ACTION ITEM -
What lines below include the word "awcache"? Copy each one.

DATA FOR THIS EXERCISE -
<file path="config.mk">
export PLATFORM = sky130hd
export DESIGN_NAME = router_pkt_tx_flat
export DESIGN_NICKNAME = d
export VERILOG_FILES = /design/src/rtl/router_pkg.sv /design/src/rtl/router_pkt_tx_if.sv /design/src/rtl/router_pkt_buf.sv /design/src/rtl/router_pkt_tx.sv /design/src/flat_wrapper.sv
export SDC_FILE = /design/constraint.sdc
export NUM_CORES = 1
export LEC_CHECK = 0
export ABC_CLOCK_PERIOD_IN_PS = 2800
export BUFFER_PORTS_ARGS = -buffer_cell sky130_fd_sc_hd__buf_2
export CORE_UTILIZATION = 45
export DETAILED_ROUTE_END_ITERATION = 8
export SETUP_SLACK_MARGIN = 0.02
export SYNTH_ARGS = -nofsm -noshare
export SYNTH_HDL_FRONTEND = slang
export SYNTH_SLANG_ARGS = --single-unit
</file>
<file path="constraint.sdc">
create_clock -name clk -period 2.8 [get_ports clk]
set_input_delay 0.42 -clock clk [delete_from_list [all_inputs] [get_ports clk]]
set_output_delay 0.42 -clock clk [all_outputs]
set_load 0.1 [all_outputs]
</file>
## src/rtl/ninjin_s_axi_image.sv

```systemverilog
// ninjin_s_axi_image: AXI4 slave mapping burst reads/writes onto the ninjin image RAM port
module ninjin_s_axi_image #(
    parameter int BWIDTH     = 32,
    parameter int MEMSIZE    = 12,
    parameter int LSB        = 2,
    parameter int DATA_WIDTH = BWIDTH,
    parameter int ADDR_WIDTH = BWIDTH,
    parameter int ID_WIDTH   = 12
) (
    input  logic                    clk,
    input  logic                    rst,
    input  logic [ID_WIDTH-1:0]     awid,
    input  logic [ADDR_WIDTH-1:0]   awaddr,
    input  logic [7:0]              awlen,
    input  logic [2:0]              awsize,
    input  logic [1:0]              awburst,
    input  logic                    awlock,
    input  logic [3:0]              awcache,
    input  logic [2:0]              awprot,
    input  logic [3:0]              awqos,
    input  logic                    awvalid,
    output logic                    awready,
    input  logic [DATA_WIDTH-1:0]   wdata,
    input  logic [DATA_WIDTH/8-1:0] wstrb,
    input  logic                    wlast,
    input  logic                    wvalid,
    output logic                    wready,
    output logic [ID_WIDTH-1:0]     bid,
    output logic [1:0]              bresp,
    output logic                    bvalid,
    input  logic                    bready,
    input  logic [ID_WIDTH-1:0]     arid,
    input  logic [ADDR_WIDTH-1:0]   araddr,
    input  logic [7:0]              arlen,
    input  logic [2:0]              arsize,
    input  logic [1:0]              arburst,
    input  logic                    arlock,
    input  logic [3:0]              arcache,
    input  logic [2:0]              arprot,
    input  logic [3:0]              arqos,
    input  logic                    arvalid,
    output logic                    arready,
    output logic [ID_WIDTH-1:0]     rid,
    output logic [DATA_WIDTH-1:0]   rdata,
    output logic [1:0]              rresp,
    output logic                    rlast,
    output logic                    rvalid,
    input  logic                    rready,
    output logic                    mem_we,
    output logic [MEMSIZE-1:0]      mem_waddr,
    output logic [BWIDTH-1:0]       mem_wdata,
    output logic [MEMSIZE-1:0]      mem_raddr,
    input  logic [BWIDTH-1:0]       mem_rdata
);
    typedef enum logic [1:0] {W_IDLE, W_DATA, W_RESP} w_state_t;
    typedef enum logic {R_IDLE, R_BUSY} r_state_t;
    w_state_t w_state, w_next;
    r_state_t r_state, r_next;
    logic [MEMSIZE-1:0] w_addr, r_addr;
    logic [7:0] w_cnt;
    logic [8:0] r_rem;
    logic w_bad, w_err, r_bad, pend, pend_last, beat, full, fetch, pop, pop_f, push;
    logic [1:0] occ, f_last;
    logic [BWIDTH-1:0] f_data [2];
    logic unused;
    assign unused = ^{awsize, awlock, awcache, awprot, awqos, arsize, arlock, arcache, arprot, arqos,
                      awaddr, araddr, awburst, arburst};
    assign beat = wvalid && wready;
    assign full = &wstrb;
    assign bresp = w_err ? 2'b10 : 2'b00;
    assign mem_raddr = r_addr;
    // the beat arriving from RAM bypasses the FIFO when it is empty, giving rvalid at T+2
    assign rvalid = occ != 2'd0 || pend;
    assign rdata = occ != 2'd0 ? f_data[0] : (pend ? mem_rdata : '0);
    assign rlast = occ != 2'd0 ? f_last[0] : pend && pend_last;
    assign rresp = r_bad ? 2'b10 : 2'b00;
    assign pop = rvalid && rready;
    assign pop_f = pop && occ != 2'd0;
    assign push = pend && !(pop && occ == 2'd0);
    assign fetch = r_state == R_BUSY && r_rem != 9'd0 && occ + {1'b0, pend} < 2'd2;
    always_comb begin
        w_next = w_state;
        awready = 1'b0;
        wready = 1'b0;
        bvalid = 1'b0;
        unique case (w_state)
            W_IDLE: begin
                awready = !rst;
                if (awvalid) w_next = W_DATA;
            end
            W_DATA: begin
                wready = 1'b1;
                if (wvalid && (wlast || w_cnt == 8'd0)) w_next = W_RESP;
            end
            W_RESP: begin
                bvalid = 1'b1;
                if (bready) w_next = W_IDLE;
            end
            default: w_next = W_IDLE;
        endcase
    end
    always_comb begin
        r_next = r_state;
        arready = 1'b0;
        unique case (r_state)
            R_IDLE: begin
                arready = !rst;
                if (arvalid) r_next = R_BUSY;
            end
            R_BUSY: if (pop && rlast) r_next = R_IDLE;
            default: r_next = R_IDLE;
        endcase
    end
    always_ff @(posedge clk or posedge rst) begin
        if (rst) begin
            w_state <= W_IDLE;
            r_state <= R_IDLE;
        end else begin
            w_state <= w_next;
            r_state <= r_next;
        end
    end
    always_ff @(posedge clk or posedge rst) begin
        if (rst) begin
            bid <= '0;
            w_addr <= '0;
            w_cnt <= '0;
            w_bad <= 1'b0;
            w_err <= 1'b0;
            mem_we <= 1'b0;
            mem_waddr <= '0;
            mem_wdata <= '0;
        end else begin
            mem_we <= beat && !w_bad && full;
            if (awvalid && awready) begin
                bid <= awid;
                w_addr <= awaddr[LSB +: MEMSIZE];
                w_cnt <= awlen;
                w_bad <= awburst[1];
                w_err <= awburst[1];
            end
            if (beat) begin
                w_addr <= w_addr + MEMSIZE'(1);
                w_cnt <= w_cnt - 8'd1;
                // early wlast and missing wlast both show up as wlast disagreeing with the count
                w_err <= w_err || !full || (wlast != (w_cnt == 8'd0));
                if (!w_bad && full) begin
                    mem_waddr <= w_addr;
                    mem_wdata <= wdata;
                end
            end
        end
    end
    always_ff @(posedge clk or posedge rst) begin
        if (rst) begin
            rid <= '0;
            r_addr <= '0;
            r_rem <= '0;
            r_bad <= 1'b0;
            pend <= 1'b0;
            pend_last <= 1'b0;
            occ <= '0;
            f_last <= '0;
            f_data[0] <= '0;
            f_data[1] <= '0;
        end else begin
            pend <= fetch;
            pend_last <= fetch && r_rem == 9'd1;
            if (arvalid && arready) begin
                rid <= arid;
                r_addr <= araddr[LSB +: MEMSIZE];
                r_rem <= {1'b0, arlen} + 9'd1;
                r_bad <= arburst[1];
            end
            if (fetch) begin
                r_addr <= r_addr + MEMSIZE'(1);
                r_rem <= r_rem - 9'd1;
            end
            if (pop_f) begin
                f_data[0] <= f_data[1];
                f_last[0] <= f_last[1];
            end
            if (push) begin
                f_data[occ[0] && !pop_f] <= mem_rdata;
                f_last[occ[0] && !pop_f] <= pend_last;
            end
            occ <= occ + {1'b0, push} - {1'b0, pop_f};
        end
    end
endmodule

```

EXPECTED OUTPUT -
    input  logic [3:0]              awcache,
    assign unused = ^{awsize, awlock, awcache, awprot, awqos, arsize, arlock, arcache, arprot, arqos,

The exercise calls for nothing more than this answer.